You don’t need U.S. moral authority and leadership to sanction China. Even if the EU and the ASEAN countries hated our guts, they would still have their own incentives to sanction China - for similar reasons that they have supported Ukraine. They don’t want China (any more than Russia) to believe that a country can take a bite out of a neighbor without repercussions.

Ironically, the U.S.’ estrangement from our erstwhile friends makes it even a bit more likely that they might sanction China, lest they inadvertently encourage us to look more hungrily at Greenland or the Panama Canal or what have you.
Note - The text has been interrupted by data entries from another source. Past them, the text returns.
[src/rtl/deps_pkg.sv]
// package: shared types and constants for the dtmf event packet sequencer
`default_nettype none

package deps_pkg;

   localparam int unsigned CsrIndexWidth = 3;
   localparam int unsigned CsrDataWidth  = 16;
   localparam int unsigned StampWidth    = 32;
   localparam int unsigned DivCountWidth = 5;

   typedef enum logic [CsrIndexWidth-1:0] {
      CSR_VOLUME_LEVEL       = 3'd0,
      CSR_TONE_TIME_MS       = 3'd1,
      CSR_PAUSE_TIME_MS      = 3'd2,
      CSR_PACKET_TIME_MS     = 3'd3,
      CSR_SAMPLES_PER_PACKET = 3'd4
   } csr_index_type;

   typedef enum logic [1:0] {
      ST_IDLE,
      ST_DIV,
      ST_MUL,
      ST_FIN
   } seq_state_type;

   typedef enum logic {
      MODE_START  = 1'b0,
      MODE_PACKET = 1'b1
   } req_mode_type;

   localparam logic [5:0]  VolumeReset     = 6'd10;
   localparam logic [15:0] ToneTimeReset   = 16'd100;
   localparam logic [15:0] PauseTimeReset  = 16'd40;
   localparam logic [7:0]  PacketTimeReset = 8'd20;
   localparam logic [15:0] SamplesReset    = 16'd160;

endpackage

`default_nettype wire

[src/rtl/deps_req_if.sv]
// interface: request channel carrying start and packet beats
`default_nettype none

interface deps_req_if;
   logic        valid;
   logic        ready;
   logic        mode;
   logic [7:0]  event_code;
   logic [31:0] stamp;

   modport source (output valid, output mode, output event_code, output stamp, input ready);
   modport sink (input valid, input mode, input event_code, input stamp, output ready);
endinterface

`default_nettype wire

[src/rtl/deps_rsp_if.sv]
// interface: response channel carrying telephone event packet fields
`default_nettype none

interface deps_rsp_if;
   logic        valid;
   logic        ready;
   logic [7:0]  out_event;
   logic        end_bit;
   logic [5:0]  out_volume;
   logic [15:0] event_duration;
   logic [31:0] packet_stamp;
   logic        done_flag;

   modport source (
      output valid, output out_event, output end_bit, output out_volume,
      output event_duration, output packet_stamp, output done_flag, input ready
   );
   modport sink (
      input valid, input out_event, input end_bit, input out_volume,
      input event_duration, input packet_stamp, input done_flag, output ready
   );
endinterface

`default_nettype wire

[src/rtl/dtmf_event_packet_sequencer_unit.sv]
// top level: dtmf telephone event packet sequencer with shared serial divider
//
//  channel   direction  beat contents
//  req_chan  in         mode, event_code, stamp
//  rsp_chan  out        out_event, end_bit, out_volume, event_duration, packet_stamp, done_flag
//  csr_*     in         csr_wr_en, csr_index, csr_wr_data (write only)
//
//  start beat: taken in idle, no response
//  packet beat: accept, 32 restoring divide steps, multiply, finish
//  the one-bit-per-cycle divider by samples per packet sets the packet latency
//  req ready only in idle; a held response stalls the finish step, not the divide
//  reset is synchronous active high and restores config defaults and event state
`default_nettype none

module dtmf_event_packet_sequencer_unit
   import deps_pkg::*;
(
   input  wire                      clock,
   input  wire                      reset,
   deps_req_if.sink                 req_chan,
   deps_rsp_if.source               rsp_chan,
   input  wire                      csr_wr_en,
   input  wire [CsrIndexWidth-1:0]  csr_index,
   input  wire [CsrDataWidth-1:0]   csr_wr_data
);

   localparam logic [DivCountWidth-1:0] DivLast = DivCountWidth'(StampWidth - 1);

   seq_state_type state_ff, state_in;

   logic [5:0]  volume_ff;
   logic [15:0] tone_time_ff;
   logic [15:0] pause_time_ff;
   logic [7:0]  packet_time_ff;
   logic [15:0] samples_ff;

   logic [31:0] start_stamp_ff;
   logic [7:0]  held_event_ff;
   logic        in_pause_ff;
   logic        stopped_ff;
   logic [31:0] tone_length_ff;

   logic [15:0] ns_ff;
   logic [7:0]  pt_ff;
   logic [15:0] limit_ff;
   logic [15:0] rem_ff, rem_in;
   logic [31:0] quo_ff, quo_in;
   logic [DivCountWidth-1:0] cnt_ff;
   logic [23:0] prod_ff;
   logic        qbig_ff;

   logic        rsp_valid_ff;
   logic [7:0]  rsp_event_ff;
   logic        rsp_end_ff;
   logic [5:0]  rsp_volume_ff;
   logic [15:0] rsp_duration_ff;
   logic [31:0] rsp_stamp_ff;
   logic        rsp_done_ff;

   logic        req_ready;
   logic        req_beat;
   logic        fin_go;
   logic        out_free;
   logic [15:0] ns_eff;
   logic [31:0] play_span;
   logic [31:0] pause_raw;
   logic [31:0] pause_span;
   logic [16:0] trial;
   logic [16:0] trial_diff;
   logic        trial_ge;
   logic        reached;
   logic        end_now;
   logic        stopped_now;
   logic [31:0] duration_src;

   // span arithmetic at accept
   assign ns_eff     = (samples_ff == 16'd0) ? 16'd1 : samples_ff;
   assign play_span  = req_chan.stamp - start_stamp_ff + {16'd0, ns_eff};
   assign pause_raw  = req_chan.stamp - start_stamp_ff - tone_length_ff + {16'd0, ns_eff};
   assign pause_span = pause_raw[31] ? 32'd0 : pause_raw;

   // restoring divide step
   assign trial      = {rem_ff, quo_ff[31]};
   assign trial_diff = trial - {1'b0, ns_ff};
   assign trial_ge   = trial >= {1'b0, ns_ff};

   always_comb begin
      rem_in = trial_ge ? trial_diff[15:0] : trial[15:0];
      quo_in = {quo_ff[30:0], trial_ge};
   end

   assign reached      = qbig_ff || (prod_ff >= {8'd0, limit_ff});
   assign end_now      = in_pause_ff || reached;
   assign stopped_now  = stopped_ff || (in_pause_ff && reached);
   assign duration_src = tone_length_ff;
   assign out_free     = !rsp_valid_ff || rsp_chan.ready;
   assign req_beat     = req_chan.valid && req_ready;

   // next state
   always_comb begin
      state_in = state_ff;
      unique case (state_ff)
         ST_IDLE: begin
            if (req_beat && req_chan.mode == MODE_PACKET) state_in = ST_DIV;
         end
         ST_DIV: begin
            if (cnt_ff == DivLast) state_in = ST_MUL;
         end
         ST_MUL: begin
            state_in = ST_FIN;
         end
         ST_FIN: begin
            if (out_free) state_in = ST_IDLE;
         end
         default: state_in = ST_IDLE;
      endcase
   end

   // sequencer outputs
   always_comb begin
      req_ready = 1'b0;
      fin_go    = 1'b0;
      unique case (state_ff)
         ST_IDLE: req_ready = 1'b1;
         ST_DIV:  req_ready = 1'b0;
         ST_MUL:  req_ready = 1'b0;
         ST_FIN:  fin_go = out_free;
         default: req_ready = 1'b0;
      endcase
   end

   assign req_chan.ready          = req_ready;
   assign rsp_chan.valid          = rsp_valid_ff;
   assign rsp_chan.out_event      = rsp_event_ff;
   assign rsp_chan.end_bit        = rsp_end_ff;
   assign rsp_chan.out_volume     = rsp_volume_ff;
   assign rsp_chan.event_duration = rsp_duration_ff;
   assign rsp_chan.packet_stamp   = rsp_stamp_ff;
   assign rsp_chan.done_flag      = rsp_done_ff;

   // control, config and event state
   always_ff @(posedge clock) begin
      if (reset) begin
         state_ff       <= ST_IDLE;
         volume_ff      <= VolumeReset;
         tone_time_ff   <= ToneTimeReset;
         pause_time_ff  <= PauseTimeReset;
         packet_time_ff <= PacketTimeReset;
         samples_ff     <= SamplesReset;
         start_stamp_ff <= 32'd0;
         held_event_ff  <= 8'd0;
         in_pause_ff    <= 1'b0;
         stopped_ff     <= 1'b0;
         tone_length_ff <= 32'd0;
         cnt_ff         <= '0;
         rsp_valid_ff   <= 1'b0;
      end else begin
         state_ff <= state_in;
         if (csr_wr_en) begin
            unique case (csr_index)
               CSR_VOLUME_LEVEL:       volume_ff      <= csr_wr_data[5:0];
               CSR_TONE_TIME_MS:       tone_time_ff   <= csr_wr_data;
               CSR_PAUSE_TIME_MS:      pause_time_ff  <= csr_wr_data;
               CSR_PACKET_TIME_MS:     packet_time_ff <= csr_wr_data[7:0];
               CSR_SAMPLES_PER_PACKET: samples_ff     <= csr_wr_data;
               default: ;
            endcase
         end
         if (req_beat) begin
            cnt_ff <= '0;
            if (req_chan.mode == MODE_START) begin
               held_event_ff  <= req_chan.event_code;
               start_stamp_ff <= req_chan.stamp;
               in_pause_ff    <= 1'b0;
               stopped_ff     <= 1'b0;
               tone_length_ff <= 32'd0;
            end else if (!in_pause_ff) begin
               tone_length_ff <= play_span;
            end
         end
         if (state_ff == ST_DIV) cnt_ff <= cnt_ff + DivCountWidth'(1);
         if (fin_go) begin
            in_pause_ff  <= end_now;
            stopped_ff   <= stopped_now;
            rsp_valid_ff <= 1'b1;
         end else if (rsp_chan.ready) begin
            rsp_valid_ff <= 1'b0;
         end
      end
   end

   // datapath registers
   always_ff @(posedge clock) begin
      if (req_beat) begin
         ns_ff    <= ns_eff;
         pt_ff    <= packet_time_ff;
         limit_ff <= in_pause_ff ? pause_time_ff : tone_time_ff;
         rem_ff   <= 16'd0;
         quo_ff   <= in_pause_ff ? pause_span : play_span;
      end else if (state_ff == ST_DIV) begin
         rem_ff <= rem_in;
         quo_ff <= quo_in;
      end
      if (state_ff == ST_MUL) begin
         prod_ff <= {8'd0, quo_ff[15:0]} * {16'd0, pt_ff};
         qbig_ff <= (|quo_ff[31:16]) && (pt_ff != 8'd0);
      end
      if (fin_go) begin
         rsp_event_ff    <= held_event_ff;
         rsp_end_ff      <= end_now;
         rsp_volume_ff   <= volume_ff;
         rsp_duration_ff <= (|duration_src[31:16]) ? 16'hFFFF : duration_src[15:0];
         rsp_stamp_ff    <= start_stamp_ff;
         rsp_done_ff     <= stopped_now;
      end
   end

   a_div_to_mul: assert property (@(posedge clock) disable iff (reset)
      (state_ff == ST_DIV && cnt_ff == DivLast) |=> (state_ff == ST_MUL))
      else $error("divide did not hand over to multiply");

   a_rem_bound: assert property (@(posedge clock) disable iff (reset)
      (state_ff == ST_DIV) |-> (rem_ff < ns_ff))
      else $error("partial remainder not below divisor");

   a_stop_in_pause: assert property (@(posedge clock) disable iff (reset)
      stopped_ff |-> in_pause_ff)
      else $error("finished flag set outside pause phase");

   a_rsp_from_fin: assert property (@(posedge clock) disable iff (reset)
      $rose(rsp_valid_ff) |-> $past(state_ff == ST_FIN))
      else $error("response beat loaded outside finish step");

endmodule

`default_nettype wire
[src/flat_wrapper.sv]
// flat-port wrapper written by rule: the top's interface ports become plain ports
module dtmf_event_packet_sequencer_unit_flat import deps_pkg::*;
  (clock, reset, csr_wr_en, csr_index, csr_wr_data, req_chan_valid, req_chan_mode, req_chan_event_code, req_chan_stamp, req_chan_ready, rsp_chan_valid, rsp_chan_out_event, rsp_chan_end_bit, rsp_chan_out_volume, rsp_chan_event_duration, rsp_chan_packet_stamp, rsp_chan_done_flag, rsp_chan_ready);
  deps_req_if req_chan_i ();
  deps_rsp_if rsp_chan_i ();
  input  wire clock;
  input  wire reset;
  input  wire csr_wr_en;
  input  wire [CsrIndexWidth-1:0] csr_index;
  input  wire [CsrDataWidth-1:0] csr_wr_data;
  input wire logic [$bits(req_chan_i.valid)-1:0] req_chan_valid;
  input wire logic [$bits(req_chan_i.mode)-1:0] req_chan_mode;
  input wire logic [$bits(req_chan_i.event_code)-1:0] req_chan_event_code;
  input wire logic [$bits(req_chan_i.stamp)-1:0] req_chan_stamp;
  output wire logic [$bits(req_chan_i.ready)-1:0] req_chan_ready;
  output wire logic [$bits(rsp_chan_i.valid)-1:0] rsp_chan_valid;
  output wire logic [$bits(rsp_chan_i.out_event)-1:0] rsp_chan_out_event;
  output wire logic [$bits(rsp_chan_i.end_bit)-1:0] rsp_chan_end_bit;
  output wire logic [$bits(rsp_chan_i.out_volume)-1:0] rsp_chan_out_volume;
  output wire logic [$bits(rsp_chan_i.event_duration)-1:0] rsp_chan_event_duration;
  output wire logic [$bits(rsp_chan_i.packet_stamp)-1:0] rsp_chan_packet_stamp;
  output wire logic [$bits(rsp_chan_i.done_flag)-1:0] rsp_chan_done_flag;
  input wire logic [$bits(rsp_chan_i.ready)-1:0] rsp_chan_ready;
  assign req_chan_i.valid = req_chan_valid;
  assign req_chan_i.mode = req_chan_mode;
  assign req_chan_i.event_code = req_chan_event_code;
  assign req_chan_i.stamp = req_chan_stamp;
  assign req_chan_ready = req_chan_i.ready;
  assign rsp_chan_valid = rsp_chan_i.valid;
  assign rsp_chan_out_event = rsp_chan_i.out_event;
  assign rsp_chan_end_bit = rsp_chan_i.end_bit;
  assign rsp_chan_out_volume = rsp_chan_i.out_volume;
  assign rsp_chan_event_duration = rsp_chan_i.event_duration;
  assign rsp_chan_packet_stamp = rsp_chan_i.packet_stamp;
  assign rsp_chan_done_flag = rsp_chan_i.done_flag;
  assign rsp_chan_i.ready = rsp_chan_ready;
  dtmf_event_packet_sequencer_unit u_core (.clock(clock), .reset(reset), .req_chan(req_chan_i), .rsp_chan(rsp_chan_i), .csr_wr_en(csr_wr_en), .csr_index(csr_index), .csr_wr_data(csr_wr_data));
endmodule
It wouldn’t be “easy,” even if no other country in the world did anything to help. Taiwan isn’t unprepared for a Chinese invasion. They have well-developed and well-fortified defenses, massive investments in weaponry, a substantial army (both in absolute terms and proportional to their size), fairly sizable reserves, and massive geographic advantages (the coast of Taiwan is ill-suited for an amphibious invasion). The links I posted above spell it out really well - it would be a monumental undertaking for China to try to take Taiwan, due to Taiwan’s forces alone.

We certainly would prefer not to get into a protracted conflict with a nuclear superpower. But unless we’re willing to cede that entire region of the world - and Japan, Korea, Australia, and other important trading partners and allies - over to China we’ll probably need to push their nose in if they engage in any over military activity like an invasion. And defending Taiwan is perhaps the easiest way to do that - because you can defend Taiwan without using ground troops at all. All you need to do is crack all the Chinese ships open when they’re at sea, which is something we can do with the type of long-distance attacks that we actually favor.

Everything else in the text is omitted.